Action item → Scan the entries below for lines holding "only". Give the number of such lines alone.

_ _ _ _ _

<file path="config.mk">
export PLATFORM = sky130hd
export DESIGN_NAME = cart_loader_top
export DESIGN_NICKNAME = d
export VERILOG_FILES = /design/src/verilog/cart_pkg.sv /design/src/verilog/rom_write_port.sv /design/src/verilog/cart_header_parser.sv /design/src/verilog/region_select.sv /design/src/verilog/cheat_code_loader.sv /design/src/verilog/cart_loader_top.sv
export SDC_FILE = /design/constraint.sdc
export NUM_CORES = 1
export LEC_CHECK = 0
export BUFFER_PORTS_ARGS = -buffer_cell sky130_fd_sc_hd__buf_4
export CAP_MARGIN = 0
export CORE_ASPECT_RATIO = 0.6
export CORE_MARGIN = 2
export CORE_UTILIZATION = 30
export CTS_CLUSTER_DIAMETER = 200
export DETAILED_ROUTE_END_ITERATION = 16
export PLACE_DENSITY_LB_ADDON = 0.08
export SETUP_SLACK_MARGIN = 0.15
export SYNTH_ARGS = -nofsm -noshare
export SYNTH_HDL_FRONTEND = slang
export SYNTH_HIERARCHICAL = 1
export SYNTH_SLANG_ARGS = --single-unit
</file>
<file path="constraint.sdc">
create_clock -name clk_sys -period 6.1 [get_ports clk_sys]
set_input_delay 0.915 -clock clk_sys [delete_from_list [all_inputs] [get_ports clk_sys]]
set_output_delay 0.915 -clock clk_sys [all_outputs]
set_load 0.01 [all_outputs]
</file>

_ _ _ _ _

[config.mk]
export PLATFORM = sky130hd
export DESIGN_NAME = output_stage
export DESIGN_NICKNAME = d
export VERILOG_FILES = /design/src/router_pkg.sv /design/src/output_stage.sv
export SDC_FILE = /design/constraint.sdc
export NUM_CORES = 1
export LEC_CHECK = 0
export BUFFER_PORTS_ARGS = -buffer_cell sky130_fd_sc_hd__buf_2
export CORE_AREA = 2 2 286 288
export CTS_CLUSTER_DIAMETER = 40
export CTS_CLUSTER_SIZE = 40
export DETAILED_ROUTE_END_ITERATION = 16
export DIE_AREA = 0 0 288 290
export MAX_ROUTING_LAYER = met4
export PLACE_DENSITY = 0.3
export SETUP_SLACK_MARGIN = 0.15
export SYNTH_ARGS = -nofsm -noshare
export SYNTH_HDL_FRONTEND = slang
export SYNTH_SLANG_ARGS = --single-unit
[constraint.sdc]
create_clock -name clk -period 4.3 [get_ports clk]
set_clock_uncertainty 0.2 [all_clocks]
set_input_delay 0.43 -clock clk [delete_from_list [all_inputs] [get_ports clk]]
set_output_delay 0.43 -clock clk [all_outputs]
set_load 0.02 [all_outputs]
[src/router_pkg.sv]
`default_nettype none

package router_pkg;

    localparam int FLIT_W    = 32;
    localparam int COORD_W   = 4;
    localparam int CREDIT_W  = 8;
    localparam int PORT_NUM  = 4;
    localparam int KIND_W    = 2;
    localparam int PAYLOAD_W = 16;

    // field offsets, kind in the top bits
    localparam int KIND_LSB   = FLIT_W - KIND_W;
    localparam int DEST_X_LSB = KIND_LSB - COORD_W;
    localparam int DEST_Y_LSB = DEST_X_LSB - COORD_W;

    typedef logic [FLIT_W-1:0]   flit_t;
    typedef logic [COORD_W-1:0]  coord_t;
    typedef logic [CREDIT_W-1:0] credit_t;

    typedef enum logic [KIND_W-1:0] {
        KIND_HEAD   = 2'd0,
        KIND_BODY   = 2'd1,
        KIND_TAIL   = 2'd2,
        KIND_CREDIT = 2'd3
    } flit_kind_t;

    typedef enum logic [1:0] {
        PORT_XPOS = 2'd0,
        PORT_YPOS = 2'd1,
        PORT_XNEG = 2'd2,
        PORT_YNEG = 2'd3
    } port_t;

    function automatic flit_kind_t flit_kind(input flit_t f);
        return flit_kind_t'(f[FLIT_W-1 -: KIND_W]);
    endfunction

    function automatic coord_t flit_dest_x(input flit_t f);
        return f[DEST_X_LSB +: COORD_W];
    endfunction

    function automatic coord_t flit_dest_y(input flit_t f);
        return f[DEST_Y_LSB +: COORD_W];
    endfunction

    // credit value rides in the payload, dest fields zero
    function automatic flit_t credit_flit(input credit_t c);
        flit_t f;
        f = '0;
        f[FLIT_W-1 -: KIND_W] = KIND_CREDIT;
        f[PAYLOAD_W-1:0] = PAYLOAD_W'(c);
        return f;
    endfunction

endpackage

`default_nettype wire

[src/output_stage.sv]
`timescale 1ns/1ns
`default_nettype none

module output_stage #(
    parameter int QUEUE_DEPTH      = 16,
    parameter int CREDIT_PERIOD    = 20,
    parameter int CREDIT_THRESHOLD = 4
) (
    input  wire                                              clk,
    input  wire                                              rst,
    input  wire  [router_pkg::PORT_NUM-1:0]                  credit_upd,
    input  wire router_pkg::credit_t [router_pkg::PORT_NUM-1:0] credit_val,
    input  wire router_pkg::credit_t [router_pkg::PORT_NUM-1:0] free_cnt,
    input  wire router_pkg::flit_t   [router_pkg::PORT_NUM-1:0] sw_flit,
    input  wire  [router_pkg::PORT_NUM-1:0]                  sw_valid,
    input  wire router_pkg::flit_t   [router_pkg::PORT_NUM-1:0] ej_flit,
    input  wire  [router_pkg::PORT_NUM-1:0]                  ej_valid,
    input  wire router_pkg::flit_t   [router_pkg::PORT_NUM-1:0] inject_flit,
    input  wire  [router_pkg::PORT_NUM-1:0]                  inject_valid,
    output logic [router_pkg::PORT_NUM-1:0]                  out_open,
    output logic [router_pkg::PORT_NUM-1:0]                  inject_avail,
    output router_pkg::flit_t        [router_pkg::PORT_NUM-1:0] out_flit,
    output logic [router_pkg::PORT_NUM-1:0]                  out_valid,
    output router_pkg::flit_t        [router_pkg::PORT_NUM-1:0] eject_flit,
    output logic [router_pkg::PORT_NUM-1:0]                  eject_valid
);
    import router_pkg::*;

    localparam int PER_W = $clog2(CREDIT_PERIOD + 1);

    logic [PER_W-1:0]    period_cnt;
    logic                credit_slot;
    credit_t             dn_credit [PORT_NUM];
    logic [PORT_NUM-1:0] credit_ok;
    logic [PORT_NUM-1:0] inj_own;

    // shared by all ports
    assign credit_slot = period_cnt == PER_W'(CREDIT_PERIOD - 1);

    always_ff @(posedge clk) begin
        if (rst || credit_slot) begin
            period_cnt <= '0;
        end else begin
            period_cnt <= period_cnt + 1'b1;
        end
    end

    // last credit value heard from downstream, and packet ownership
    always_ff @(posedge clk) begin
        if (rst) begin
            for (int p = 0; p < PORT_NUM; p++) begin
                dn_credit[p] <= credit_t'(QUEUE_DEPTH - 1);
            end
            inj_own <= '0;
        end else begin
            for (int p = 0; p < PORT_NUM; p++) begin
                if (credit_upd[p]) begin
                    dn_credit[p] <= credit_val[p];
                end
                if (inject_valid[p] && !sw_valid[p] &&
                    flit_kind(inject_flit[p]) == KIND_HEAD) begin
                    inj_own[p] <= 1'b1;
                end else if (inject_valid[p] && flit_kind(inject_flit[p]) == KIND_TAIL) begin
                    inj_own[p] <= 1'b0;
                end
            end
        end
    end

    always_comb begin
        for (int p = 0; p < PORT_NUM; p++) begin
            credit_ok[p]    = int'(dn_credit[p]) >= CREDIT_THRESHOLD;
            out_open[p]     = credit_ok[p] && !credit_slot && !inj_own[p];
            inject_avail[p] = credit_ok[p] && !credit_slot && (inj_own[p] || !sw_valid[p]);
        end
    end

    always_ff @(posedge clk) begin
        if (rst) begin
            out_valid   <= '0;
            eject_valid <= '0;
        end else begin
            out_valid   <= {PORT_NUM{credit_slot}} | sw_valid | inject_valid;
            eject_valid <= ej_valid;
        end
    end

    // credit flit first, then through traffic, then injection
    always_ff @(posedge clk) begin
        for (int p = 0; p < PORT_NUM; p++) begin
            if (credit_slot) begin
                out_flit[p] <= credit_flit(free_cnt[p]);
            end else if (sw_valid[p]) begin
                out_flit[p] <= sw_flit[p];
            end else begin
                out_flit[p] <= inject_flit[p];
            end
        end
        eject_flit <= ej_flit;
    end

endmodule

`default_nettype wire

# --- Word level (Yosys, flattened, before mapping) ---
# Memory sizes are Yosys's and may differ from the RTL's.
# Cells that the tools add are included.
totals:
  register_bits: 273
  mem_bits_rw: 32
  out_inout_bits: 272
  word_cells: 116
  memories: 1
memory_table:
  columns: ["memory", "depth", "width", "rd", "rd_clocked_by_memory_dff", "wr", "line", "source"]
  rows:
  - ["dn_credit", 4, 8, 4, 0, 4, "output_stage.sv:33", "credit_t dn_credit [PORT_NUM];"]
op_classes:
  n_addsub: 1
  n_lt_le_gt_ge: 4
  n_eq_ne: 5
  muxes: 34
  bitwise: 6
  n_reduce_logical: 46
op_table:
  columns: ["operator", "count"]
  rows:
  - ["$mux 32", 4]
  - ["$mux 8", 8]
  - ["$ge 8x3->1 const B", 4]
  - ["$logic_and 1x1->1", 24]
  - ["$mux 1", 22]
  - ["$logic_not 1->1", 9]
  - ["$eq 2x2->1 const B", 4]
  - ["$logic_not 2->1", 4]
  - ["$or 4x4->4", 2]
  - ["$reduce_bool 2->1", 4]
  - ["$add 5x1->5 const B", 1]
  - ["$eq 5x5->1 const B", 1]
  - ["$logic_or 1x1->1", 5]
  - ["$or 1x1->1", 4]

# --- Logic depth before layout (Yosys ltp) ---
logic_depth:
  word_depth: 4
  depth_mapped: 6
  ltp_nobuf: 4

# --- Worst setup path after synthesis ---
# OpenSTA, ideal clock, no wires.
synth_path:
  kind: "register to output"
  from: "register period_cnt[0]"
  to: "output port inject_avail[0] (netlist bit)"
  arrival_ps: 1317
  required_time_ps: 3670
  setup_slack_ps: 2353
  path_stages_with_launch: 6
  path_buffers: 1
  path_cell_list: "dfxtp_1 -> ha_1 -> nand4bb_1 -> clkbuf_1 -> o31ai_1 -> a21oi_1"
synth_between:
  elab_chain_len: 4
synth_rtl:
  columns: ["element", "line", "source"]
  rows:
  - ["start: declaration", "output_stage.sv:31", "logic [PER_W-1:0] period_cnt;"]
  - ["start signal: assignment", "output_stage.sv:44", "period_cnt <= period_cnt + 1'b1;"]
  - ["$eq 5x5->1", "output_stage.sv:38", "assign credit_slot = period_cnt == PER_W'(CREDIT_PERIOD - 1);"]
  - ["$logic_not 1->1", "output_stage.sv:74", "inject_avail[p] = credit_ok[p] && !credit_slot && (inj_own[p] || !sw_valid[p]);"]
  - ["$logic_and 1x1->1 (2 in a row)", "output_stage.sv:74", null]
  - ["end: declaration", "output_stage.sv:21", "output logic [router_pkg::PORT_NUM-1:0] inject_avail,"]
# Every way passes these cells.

_ _ _ _ _

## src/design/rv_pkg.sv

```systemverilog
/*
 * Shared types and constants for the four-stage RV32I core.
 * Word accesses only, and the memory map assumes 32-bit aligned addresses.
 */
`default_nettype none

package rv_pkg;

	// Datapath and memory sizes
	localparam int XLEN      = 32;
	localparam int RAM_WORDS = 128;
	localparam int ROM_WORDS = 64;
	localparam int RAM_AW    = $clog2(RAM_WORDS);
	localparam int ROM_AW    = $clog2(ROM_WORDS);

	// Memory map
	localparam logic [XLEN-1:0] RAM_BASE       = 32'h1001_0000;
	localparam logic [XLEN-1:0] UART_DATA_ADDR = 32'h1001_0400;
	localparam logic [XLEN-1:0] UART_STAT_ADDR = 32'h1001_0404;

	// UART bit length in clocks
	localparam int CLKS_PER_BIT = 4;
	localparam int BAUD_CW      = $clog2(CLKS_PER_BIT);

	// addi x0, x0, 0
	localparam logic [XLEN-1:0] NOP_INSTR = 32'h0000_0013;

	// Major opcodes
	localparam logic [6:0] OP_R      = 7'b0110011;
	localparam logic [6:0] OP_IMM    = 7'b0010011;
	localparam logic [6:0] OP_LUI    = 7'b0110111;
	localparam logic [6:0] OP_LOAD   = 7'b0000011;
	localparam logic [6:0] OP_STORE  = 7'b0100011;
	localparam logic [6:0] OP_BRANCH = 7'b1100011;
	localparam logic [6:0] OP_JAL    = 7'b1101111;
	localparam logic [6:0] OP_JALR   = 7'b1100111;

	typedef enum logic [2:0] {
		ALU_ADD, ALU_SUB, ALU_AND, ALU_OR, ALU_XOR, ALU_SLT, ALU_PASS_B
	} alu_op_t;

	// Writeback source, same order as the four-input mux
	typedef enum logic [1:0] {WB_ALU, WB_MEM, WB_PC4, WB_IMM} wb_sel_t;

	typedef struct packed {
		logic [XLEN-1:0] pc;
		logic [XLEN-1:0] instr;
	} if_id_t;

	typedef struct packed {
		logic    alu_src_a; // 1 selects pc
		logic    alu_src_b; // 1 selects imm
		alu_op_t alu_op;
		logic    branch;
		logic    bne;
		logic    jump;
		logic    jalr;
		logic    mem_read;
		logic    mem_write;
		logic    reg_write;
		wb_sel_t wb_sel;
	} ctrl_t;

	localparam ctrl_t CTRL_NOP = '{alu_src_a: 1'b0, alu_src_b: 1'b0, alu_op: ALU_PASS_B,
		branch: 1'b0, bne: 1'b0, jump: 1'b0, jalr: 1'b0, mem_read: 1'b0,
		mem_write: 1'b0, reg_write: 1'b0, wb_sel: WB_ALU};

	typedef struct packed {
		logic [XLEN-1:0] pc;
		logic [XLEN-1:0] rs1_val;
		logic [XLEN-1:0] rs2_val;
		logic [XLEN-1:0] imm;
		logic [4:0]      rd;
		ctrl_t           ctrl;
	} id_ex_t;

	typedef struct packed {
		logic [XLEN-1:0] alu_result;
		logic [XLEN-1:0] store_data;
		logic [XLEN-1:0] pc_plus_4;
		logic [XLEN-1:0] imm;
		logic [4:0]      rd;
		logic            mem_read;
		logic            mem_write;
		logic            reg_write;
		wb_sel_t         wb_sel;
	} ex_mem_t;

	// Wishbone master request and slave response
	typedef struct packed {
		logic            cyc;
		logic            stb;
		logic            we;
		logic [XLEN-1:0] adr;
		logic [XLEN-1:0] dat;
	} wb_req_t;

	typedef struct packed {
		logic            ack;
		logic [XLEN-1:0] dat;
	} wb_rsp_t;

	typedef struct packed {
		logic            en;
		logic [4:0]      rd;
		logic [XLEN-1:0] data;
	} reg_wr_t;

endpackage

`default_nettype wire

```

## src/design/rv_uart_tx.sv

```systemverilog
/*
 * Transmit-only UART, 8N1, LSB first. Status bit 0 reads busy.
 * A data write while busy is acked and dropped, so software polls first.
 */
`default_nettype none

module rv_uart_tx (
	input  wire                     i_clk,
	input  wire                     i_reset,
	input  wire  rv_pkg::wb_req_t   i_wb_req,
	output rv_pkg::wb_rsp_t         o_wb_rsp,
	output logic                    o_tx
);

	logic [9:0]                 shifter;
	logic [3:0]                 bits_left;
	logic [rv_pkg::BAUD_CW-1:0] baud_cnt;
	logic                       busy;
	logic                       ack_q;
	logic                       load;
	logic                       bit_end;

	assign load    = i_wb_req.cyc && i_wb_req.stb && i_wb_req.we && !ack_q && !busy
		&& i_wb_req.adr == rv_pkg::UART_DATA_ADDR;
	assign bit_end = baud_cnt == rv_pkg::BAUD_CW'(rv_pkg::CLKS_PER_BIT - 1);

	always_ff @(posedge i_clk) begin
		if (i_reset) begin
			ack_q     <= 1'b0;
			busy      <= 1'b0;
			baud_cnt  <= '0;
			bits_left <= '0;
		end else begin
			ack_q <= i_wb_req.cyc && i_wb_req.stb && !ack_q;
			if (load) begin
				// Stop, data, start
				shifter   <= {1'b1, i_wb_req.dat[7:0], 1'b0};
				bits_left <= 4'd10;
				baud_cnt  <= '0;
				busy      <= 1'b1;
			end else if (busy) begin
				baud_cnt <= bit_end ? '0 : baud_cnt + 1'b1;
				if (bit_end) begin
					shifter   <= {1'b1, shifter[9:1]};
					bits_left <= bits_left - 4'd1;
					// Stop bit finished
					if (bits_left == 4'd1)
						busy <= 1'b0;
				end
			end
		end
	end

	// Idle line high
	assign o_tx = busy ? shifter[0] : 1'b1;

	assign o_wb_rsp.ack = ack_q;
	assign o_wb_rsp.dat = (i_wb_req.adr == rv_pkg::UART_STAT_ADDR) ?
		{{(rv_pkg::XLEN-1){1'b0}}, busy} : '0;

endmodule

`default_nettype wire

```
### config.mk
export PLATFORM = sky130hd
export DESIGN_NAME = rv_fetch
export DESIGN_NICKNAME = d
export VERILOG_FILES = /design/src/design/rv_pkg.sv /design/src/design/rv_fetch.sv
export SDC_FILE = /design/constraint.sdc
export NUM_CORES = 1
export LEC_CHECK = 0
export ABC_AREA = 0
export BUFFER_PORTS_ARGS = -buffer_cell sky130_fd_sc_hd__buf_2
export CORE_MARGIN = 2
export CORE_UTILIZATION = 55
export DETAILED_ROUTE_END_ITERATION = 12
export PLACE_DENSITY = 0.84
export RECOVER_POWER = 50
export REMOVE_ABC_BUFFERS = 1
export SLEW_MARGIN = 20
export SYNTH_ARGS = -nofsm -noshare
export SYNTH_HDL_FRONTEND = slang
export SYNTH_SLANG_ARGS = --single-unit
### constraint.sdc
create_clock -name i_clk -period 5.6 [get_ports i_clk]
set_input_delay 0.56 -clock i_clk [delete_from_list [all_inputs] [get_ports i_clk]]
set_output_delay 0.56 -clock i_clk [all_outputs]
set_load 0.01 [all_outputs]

_ _ _ _ _

Exercise output → 2